Marketers use Blueshift to reach each customer as a segment-of-one, and deliver highly personalized messages across every marketing channel using Blueshift’s Customer Data Activation Platform capabilities. Unlike legacy systems, Segments in Blueshift are always fresh and updated in real-time, enabling marketers to respond to the perpetually connected customer in a timely manner. Marketers use the intuitive and easy to use segmentation builder to define their own custom segments by mixing and matching filters across numerous dimensions including: event behavioral data, demographic attributes, predictive scores, lifetime aggregates, catalog interactions, CRM attributes, channel engagement metrics among others.

Edit segment screenshot

Behind the scenes, Blueshift builds a continually changing graph of users and items in the catalog. The edges in the graph come from user’s behavior (or implied behavior), we call this the “Interaction graph”. The “interaction graph” is further enriched by machine-learning models that add predicted edges and scores to the graph (if you liked item X, you may also like item Y) and also expand user attributes through 3rd party data sources (example: given the firstname “John”, with reasonable confidence we can infer gender is male).
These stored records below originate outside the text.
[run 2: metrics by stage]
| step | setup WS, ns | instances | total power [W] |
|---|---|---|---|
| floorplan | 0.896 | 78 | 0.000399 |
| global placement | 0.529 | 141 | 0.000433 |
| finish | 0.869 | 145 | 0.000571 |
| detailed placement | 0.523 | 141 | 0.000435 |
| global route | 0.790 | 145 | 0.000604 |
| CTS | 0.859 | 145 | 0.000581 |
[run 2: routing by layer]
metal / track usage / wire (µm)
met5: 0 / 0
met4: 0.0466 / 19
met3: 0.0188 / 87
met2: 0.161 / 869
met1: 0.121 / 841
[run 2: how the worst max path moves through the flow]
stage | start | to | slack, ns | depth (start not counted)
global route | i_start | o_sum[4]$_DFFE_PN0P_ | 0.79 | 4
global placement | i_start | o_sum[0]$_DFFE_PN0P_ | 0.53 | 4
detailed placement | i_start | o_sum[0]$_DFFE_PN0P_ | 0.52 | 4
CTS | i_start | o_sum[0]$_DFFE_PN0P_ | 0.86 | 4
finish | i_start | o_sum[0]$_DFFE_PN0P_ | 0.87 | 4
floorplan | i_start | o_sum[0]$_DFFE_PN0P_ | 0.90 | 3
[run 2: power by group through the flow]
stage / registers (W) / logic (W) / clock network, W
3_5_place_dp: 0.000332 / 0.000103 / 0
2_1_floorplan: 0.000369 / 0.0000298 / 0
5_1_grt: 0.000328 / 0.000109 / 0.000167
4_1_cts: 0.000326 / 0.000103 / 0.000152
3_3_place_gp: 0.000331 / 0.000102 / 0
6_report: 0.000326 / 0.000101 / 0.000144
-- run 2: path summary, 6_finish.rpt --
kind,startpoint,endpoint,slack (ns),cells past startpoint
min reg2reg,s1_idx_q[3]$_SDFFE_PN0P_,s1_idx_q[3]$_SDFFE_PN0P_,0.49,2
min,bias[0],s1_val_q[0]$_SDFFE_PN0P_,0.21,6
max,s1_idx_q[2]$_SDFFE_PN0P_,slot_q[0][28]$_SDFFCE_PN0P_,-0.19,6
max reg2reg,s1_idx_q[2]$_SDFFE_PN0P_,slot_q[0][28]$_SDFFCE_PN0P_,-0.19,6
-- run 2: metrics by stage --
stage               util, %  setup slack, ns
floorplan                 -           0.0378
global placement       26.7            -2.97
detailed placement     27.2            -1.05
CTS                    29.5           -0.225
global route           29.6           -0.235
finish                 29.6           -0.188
$ cat config.mk
export PLATFORM = sky130hd
export DESIGN_NAME = pll_reconfig_sequencer
export DESIGN_NICKNAME = d
export VERILOG_FILES = /design/src/rtl/pll_seq_pkg.sv /design/src/rtl/pll_seq_timer.sv /design/src/rtl/pll_reconfig_sequencer.sv
export SDC_FILE = /design/constraint.sdc
export NUM_CORES = 1
export LEC_CHECK = 0
export BUFFER_PORTS_ARGS = -buffer_cell sky130_fd_sc_hd__buf_4
export CAP_MARGIN = 20
export CELL_PAD_IN_SITES_DETAIL_PLACEMENT = 0
export CELL_PAD_IN_SITES_GLOBAL_PLACEMENT = 1
export CORE_MARGIN = 3
export CORE_UTILIZATION = 40
export CTS_CLUSTER_SIZE = 30
export DETAILED_ROUTE_END_ITERATION = 10
export GPL_TIMING_DRIVEN = 1
export HOLD_SLACK_MARGIN = 0.03
export PLACE_DENSITY_LB_ADDON = 0.1
export SKIP_CTS_REPAIR_TIMING = 1
export SLEW_MARGIN = 20
export SYNTH_ARGS = -nofsm -noshare
export SYNTH_HDL_FRONTEND = slang
export SYNTH_SLANG_ARGS = --single-unit
$ cat constraint.sdc
create_clock -name clock -period 2.7 [get_ports clock]
set_clock_uncertainty 0.05 [all_clocks]
set_input_delay 0.135 -clock clock [delete_from_list [all_inputs] [get_ports clock]]
set_output_delay 0.135 -clock clock [all_outputs]
set_load 0.01 [all_outputs]
$ cat src/rtl/pll_seq_pkg.sv
// ---------------------------------------------------------------------------
// pll_seq_pkg
// Shared definitions for the PLL reconfiguration sequencer:
//   - state_t      : sequencer FSM states
//   - resp_code_t  : completion codes reported on resp_code
//   - DEFAULT_LOCK_TIMEOUT / DEFAULT_SETTLE_CYCLES : parameter defaults
//   - cnt_width()  : counter width able to hold 0..max_count
// ---------------------------------------------------------------------------
package pll_seq_pkg;

  localparam int DEFAULT_LOCK_TIMEOUT  = 65535;
  localparam int DEFAULT_SETTLE_CYCLES = 16;

  typedef enum logic [2:0] {
    ST_IDLE      = 3'd0,
    ST_CHECK     = 3'd1,
    ST_ISSUE     = 3'd2,
    ST_WAIT_BUSY = 3'd3,
    ST_WAIT_DONE = 3'd4,
    ST_WAIT_LOCK = 3'd5,
    ST_RESP      = 3'd6
  } state_t;

  typedef enum logic [1:0] {
    RESP_OK        = 2'd0,
    RESP_BAD_PARAM = 2'd1,
    RESP_TIMEOUT   = 2'd2,
    RESP_SKIPPED   = 2'd3
  } resp_code_t;

  // Bits needed to represent every value 0..max_count (at least 1 bit).
  function automatic int cnt_width(input int max_count);
    return (max_count < 1) ? 1 : $clog2(max_count + 1);
  endfunction

endpackage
Blueshift interaction graph

The segment service can run complex queries against the “interaction graph” like: “Female users that viewed ‘Handbags’ over $500 in last 90 days, with lifetime purchases over $1,000 and not using mobile apps recently and having a high churn probability” and return those users within a few seconds to a couple of minutes.

360-degree user profiles

For every user on your site/mobile app, Blueshift creates a user profile that tracks anonymous user behavior and merges it with their logged-in activities across devices. These rich user profiles combine CRM data, aggregate lifetime statistics, catalog-related activity, predictive attributes, campaign & channel activity and website / mobile app activity. The unified user profiles form the basis for segmentation. A segment query matches these 360 degree user profiles against the segment definition to identify the target set of users.

Real-time segments screenshot

Multiple data stores (no one store to rule them all)
The segmentation engine is powered by several different data stores. A given user action or attribute that hits the event API is replicated across these data stores including: timeseries stores for events, relational database for metadata, in-memory stores for aggregated data & counters, key-value stores for user lookups, as well as a reverse index to search across any event or user attributes quickly. The segmentation engine is tuned for fast retrieval of complex segment definitions compared to a general purpose SQL-style database where joins across tables could take hours to return results. The segmentation engine leverages data across all these data stores to pull the right set of target users that match the segment definition.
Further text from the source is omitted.